Friday, May 13, 2011: 1:45 PM
Douglas Pavilion A (Manchester Grand Hyatt)
1:15 PM
S. Solso1, W. Thompson2, K. Campbell3, C. Ahrens-Barbeau4, R. Stoner5, C. Carter6, M. Weinfeld7, S. Spendlove4, J. Young8, M. Mayo4, J. Kuperman9, D. Hagler9, R. J. Theilmann10, L. T. Eyler11, K. Pierce12, E. Courchesne12 and A. Dale9, (1)Neurosciences, University of California San Diego, UCSD Autism Center of Excellence, San Diego, CA, (2)Psychiatry, University of California San Diego, San Diego, CA, (3)UCSD Autism Center of Excellence, University of California, San Diego, La Jolla, CA, (4)Neurosciences, University of California, San Diego, UCSD Autism Center of Excellence, San Diego, CA, (5)Neurosciences and UCSD Autism Center of Excellence, La Jolla, CA, (6)Neurosciences, University of California, San Diego, UCSD Autism Center of Excellence, La Jolla, CA, (7)Neurosciences, University of California, San Diego, UCSD Autism Center of Exellence, La Jolla, CA, (8)Neuroscinces, University of California, San Diego, UCSD Autism Center of Excellence, San Diego, CA, (9)Radiology, University of California, San Diego, San Diego, CA, (10)University of California, San Diego, La Jolla, CA, United States, (11)Psychiatry and UCSD Autism Center of Excellence, University of California, San Diego, La Jolla, CA, (12)Neurosciences and UCSD Autism Center of Excellence, University of California, San Diego, La Jolla, CA
Background: Autism is a heritable disorder of early brain overgrowth that has been hypothesized, but not demonstrated, to involve abnormal structural development of local and long-distance connectivity and, thus, aberrant functioning (Courchesne & Pierce, 2005). Understanding putative early connectivity defects in autism could aid in the development of animal models, point to significant genetic pathways, and possibly be used as an early biomarker for autism to aid in early diagnosis and treatment. Unfortunately, currently there are no studies of cerebral tracts in the autistic brain at the age of first clinical signs.

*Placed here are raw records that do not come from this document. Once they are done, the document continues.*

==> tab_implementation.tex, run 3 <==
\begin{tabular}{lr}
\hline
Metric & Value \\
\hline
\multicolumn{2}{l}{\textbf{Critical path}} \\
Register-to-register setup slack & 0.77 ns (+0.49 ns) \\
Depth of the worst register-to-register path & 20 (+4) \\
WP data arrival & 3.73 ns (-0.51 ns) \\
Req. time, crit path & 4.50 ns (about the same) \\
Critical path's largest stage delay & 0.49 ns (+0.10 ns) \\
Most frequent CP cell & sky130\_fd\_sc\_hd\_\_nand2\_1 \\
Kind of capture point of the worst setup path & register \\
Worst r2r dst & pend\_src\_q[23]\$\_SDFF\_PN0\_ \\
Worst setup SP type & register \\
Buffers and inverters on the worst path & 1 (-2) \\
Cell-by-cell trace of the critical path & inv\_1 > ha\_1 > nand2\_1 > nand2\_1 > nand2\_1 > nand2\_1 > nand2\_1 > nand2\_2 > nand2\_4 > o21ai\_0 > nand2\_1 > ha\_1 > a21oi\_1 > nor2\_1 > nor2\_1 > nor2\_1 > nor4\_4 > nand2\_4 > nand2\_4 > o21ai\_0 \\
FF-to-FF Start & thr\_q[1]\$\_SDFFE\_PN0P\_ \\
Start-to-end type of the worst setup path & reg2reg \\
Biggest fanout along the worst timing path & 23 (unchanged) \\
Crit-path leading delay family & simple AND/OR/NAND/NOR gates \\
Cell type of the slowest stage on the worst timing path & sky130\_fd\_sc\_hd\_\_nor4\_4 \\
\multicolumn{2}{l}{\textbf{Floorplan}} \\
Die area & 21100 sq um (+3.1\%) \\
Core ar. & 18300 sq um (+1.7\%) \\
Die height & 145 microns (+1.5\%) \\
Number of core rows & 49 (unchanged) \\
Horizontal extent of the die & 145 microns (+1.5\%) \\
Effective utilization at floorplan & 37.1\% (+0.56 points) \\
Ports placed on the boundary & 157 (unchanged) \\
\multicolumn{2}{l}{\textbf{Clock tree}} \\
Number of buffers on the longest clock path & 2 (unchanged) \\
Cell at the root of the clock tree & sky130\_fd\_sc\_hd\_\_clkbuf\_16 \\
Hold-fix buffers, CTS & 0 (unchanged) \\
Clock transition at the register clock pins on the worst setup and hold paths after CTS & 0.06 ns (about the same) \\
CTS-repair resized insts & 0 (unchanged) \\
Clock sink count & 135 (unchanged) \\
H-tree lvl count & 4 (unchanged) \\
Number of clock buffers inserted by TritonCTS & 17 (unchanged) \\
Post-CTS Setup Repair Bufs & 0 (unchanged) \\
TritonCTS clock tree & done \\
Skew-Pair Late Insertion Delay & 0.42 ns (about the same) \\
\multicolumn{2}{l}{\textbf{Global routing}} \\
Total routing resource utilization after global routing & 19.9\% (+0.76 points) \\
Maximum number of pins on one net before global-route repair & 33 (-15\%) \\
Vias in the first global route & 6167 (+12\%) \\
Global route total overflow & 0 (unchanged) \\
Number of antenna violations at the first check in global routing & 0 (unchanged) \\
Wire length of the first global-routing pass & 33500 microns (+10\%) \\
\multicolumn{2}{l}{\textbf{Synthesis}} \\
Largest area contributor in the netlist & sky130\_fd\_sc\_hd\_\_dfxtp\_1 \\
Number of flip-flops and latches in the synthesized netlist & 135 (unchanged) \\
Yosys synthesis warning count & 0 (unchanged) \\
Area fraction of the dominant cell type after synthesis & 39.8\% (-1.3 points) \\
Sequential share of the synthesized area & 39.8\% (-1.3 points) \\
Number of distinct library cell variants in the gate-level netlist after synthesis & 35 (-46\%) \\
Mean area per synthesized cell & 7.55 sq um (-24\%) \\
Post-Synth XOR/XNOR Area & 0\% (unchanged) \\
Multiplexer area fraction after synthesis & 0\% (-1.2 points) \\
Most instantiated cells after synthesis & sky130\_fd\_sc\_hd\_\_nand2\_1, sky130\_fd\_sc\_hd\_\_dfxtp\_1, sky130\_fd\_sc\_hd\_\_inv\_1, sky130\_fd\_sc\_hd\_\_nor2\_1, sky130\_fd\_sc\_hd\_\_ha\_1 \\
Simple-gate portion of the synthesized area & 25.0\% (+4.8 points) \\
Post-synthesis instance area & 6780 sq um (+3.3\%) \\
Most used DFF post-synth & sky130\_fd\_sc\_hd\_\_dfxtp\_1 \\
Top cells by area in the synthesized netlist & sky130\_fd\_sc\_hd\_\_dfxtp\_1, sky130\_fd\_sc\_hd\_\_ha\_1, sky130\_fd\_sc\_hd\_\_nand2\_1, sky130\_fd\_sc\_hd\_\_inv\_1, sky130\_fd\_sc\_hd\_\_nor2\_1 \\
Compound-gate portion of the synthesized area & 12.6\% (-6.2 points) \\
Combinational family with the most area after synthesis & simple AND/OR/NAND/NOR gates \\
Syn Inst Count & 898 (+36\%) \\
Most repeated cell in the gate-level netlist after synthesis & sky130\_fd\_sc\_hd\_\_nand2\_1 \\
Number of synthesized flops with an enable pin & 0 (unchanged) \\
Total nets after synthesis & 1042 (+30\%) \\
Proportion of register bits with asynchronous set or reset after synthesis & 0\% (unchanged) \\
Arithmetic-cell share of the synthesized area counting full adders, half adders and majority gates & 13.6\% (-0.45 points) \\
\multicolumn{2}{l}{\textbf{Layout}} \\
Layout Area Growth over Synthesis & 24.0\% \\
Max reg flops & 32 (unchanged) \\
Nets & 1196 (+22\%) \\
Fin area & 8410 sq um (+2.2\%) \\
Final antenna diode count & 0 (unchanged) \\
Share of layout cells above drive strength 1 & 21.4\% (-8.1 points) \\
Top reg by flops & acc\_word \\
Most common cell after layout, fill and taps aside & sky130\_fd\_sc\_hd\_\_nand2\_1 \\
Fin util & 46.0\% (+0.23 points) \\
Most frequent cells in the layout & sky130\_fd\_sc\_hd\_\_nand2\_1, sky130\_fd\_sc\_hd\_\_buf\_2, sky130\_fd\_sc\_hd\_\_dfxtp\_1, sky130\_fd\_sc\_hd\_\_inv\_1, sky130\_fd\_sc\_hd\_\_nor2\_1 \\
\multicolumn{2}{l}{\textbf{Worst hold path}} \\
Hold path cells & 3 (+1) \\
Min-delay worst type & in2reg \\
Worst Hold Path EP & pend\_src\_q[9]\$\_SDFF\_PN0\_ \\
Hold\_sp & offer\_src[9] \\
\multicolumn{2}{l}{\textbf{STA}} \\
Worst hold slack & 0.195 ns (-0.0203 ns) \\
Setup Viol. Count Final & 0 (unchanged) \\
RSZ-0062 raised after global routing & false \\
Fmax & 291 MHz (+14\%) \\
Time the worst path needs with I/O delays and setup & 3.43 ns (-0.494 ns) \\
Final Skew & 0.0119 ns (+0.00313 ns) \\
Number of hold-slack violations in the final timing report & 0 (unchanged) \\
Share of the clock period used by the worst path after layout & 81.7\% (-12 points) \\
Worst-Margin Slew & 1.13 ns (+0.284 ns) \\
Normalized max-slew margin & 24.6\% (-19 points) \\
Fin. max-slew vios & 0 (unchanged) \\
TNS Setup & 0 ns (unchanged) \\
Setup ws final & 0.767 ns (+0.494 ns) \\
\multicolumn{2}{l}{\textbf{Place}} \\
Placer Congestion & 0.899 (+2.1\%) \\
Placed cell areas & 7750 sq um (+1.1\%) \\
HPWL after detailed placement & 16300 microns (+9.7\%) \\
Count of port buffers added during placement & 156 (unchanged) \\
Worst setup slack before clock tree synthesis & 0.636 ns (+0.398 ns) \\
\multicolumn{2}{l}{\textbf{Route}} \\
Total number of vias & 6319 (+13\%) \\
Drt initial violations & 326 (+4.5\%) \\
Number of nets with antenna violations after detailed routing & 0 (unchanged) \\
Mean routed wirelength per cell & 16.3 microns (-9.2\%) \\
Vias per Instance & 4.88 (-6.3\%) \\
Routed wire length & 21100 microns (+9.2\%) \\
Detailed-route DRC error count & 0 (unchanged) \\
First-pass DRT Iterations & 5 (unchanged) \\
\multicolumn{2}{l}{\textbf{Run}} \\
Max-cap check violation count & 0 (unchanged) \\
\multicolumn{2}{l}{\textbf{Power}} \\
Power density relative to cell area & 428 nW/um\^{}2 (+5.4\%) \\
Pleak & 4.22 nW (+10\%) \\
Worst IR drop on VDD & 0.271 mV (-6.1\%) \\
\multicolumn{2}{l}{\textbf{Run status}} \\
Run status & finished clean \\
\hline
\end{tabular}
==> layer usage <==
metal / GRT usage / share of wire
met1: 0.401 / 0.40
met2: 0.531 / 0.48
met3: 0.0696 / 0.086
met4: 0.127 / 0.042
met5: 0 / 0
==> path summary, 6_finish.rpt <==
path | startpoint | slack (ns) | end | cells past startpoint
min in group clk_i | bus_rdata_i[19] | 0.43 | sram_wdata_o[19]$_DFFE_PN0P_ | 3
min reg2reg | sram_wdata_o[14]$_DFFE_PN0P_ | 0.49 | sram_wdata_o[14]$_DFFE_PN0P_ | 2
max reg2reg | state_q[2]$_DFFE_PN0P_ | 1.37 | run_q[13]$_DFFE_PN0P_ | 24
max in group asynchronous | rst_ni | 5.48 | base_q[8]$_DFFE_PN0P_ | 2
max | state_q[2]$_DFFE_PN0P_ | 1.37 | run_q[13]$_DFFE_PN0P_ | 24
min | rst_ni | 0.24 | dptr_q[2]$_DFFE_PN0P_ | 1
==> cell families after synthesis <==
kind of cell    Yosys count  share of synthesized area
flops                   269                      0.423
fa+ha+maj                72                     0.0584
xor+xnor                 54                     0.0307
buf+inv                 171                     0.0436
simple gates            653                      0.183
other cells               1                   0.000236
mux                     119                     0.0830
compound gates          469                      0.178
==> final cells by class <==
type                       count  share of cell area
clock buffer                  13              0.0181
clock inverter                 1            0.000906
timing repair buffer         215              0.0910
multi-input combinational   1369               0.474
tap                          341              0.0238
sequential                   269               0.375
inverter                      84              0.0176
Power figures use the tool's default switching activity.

Objectives: To identify abnormally as well as normally developing major long-distance cerebral tracts in ASD infants and toddlers.
Methods: We collected 51-angle DTI datasets from N=39 ASD and N=23 typically developing male infants and toddlers (13 months to 43 months) and analyzed FA values in 25 different tracts using a new DTI probabilistic atlas. Subjects were recruited as young as 12-months via the 1-Year Well Baby Check-up approach (Pierce et al., in manuscript) and diagnoses confirmed at later ages.
Results: Logistic regression models show that for multiple cerebral tracts infants and toddlers with greater FA values were more likely to have an ASD diagnosis. Significant tracts included the superior longitudinal fasiculus, forceps minor and uncinate as well as the corpus callosum. Furthermore within these tracts the ability of large FA values to predict ASD was strongest at the youngest ages.
Conclusions: Results are consistent with evidence of early brain overgrowth and suggests that it involves major cerebral white matter tracts as well as cortical gray matter. They are also consistent with MRI evidence of abnormal expansion of specific prefrontal and temporal subregions in ASD infants and toddlers. We theorize that these early developmental defects in connectivity in ASD result from genetic abnormalities in prenatal processes that regulate neuron numbers, migration and neurite outgrowth. We are currently exploring the degree to which DTI profiles could be used alone, or in combination with other imaging indices, as early predictive biomarkers of risk for autism.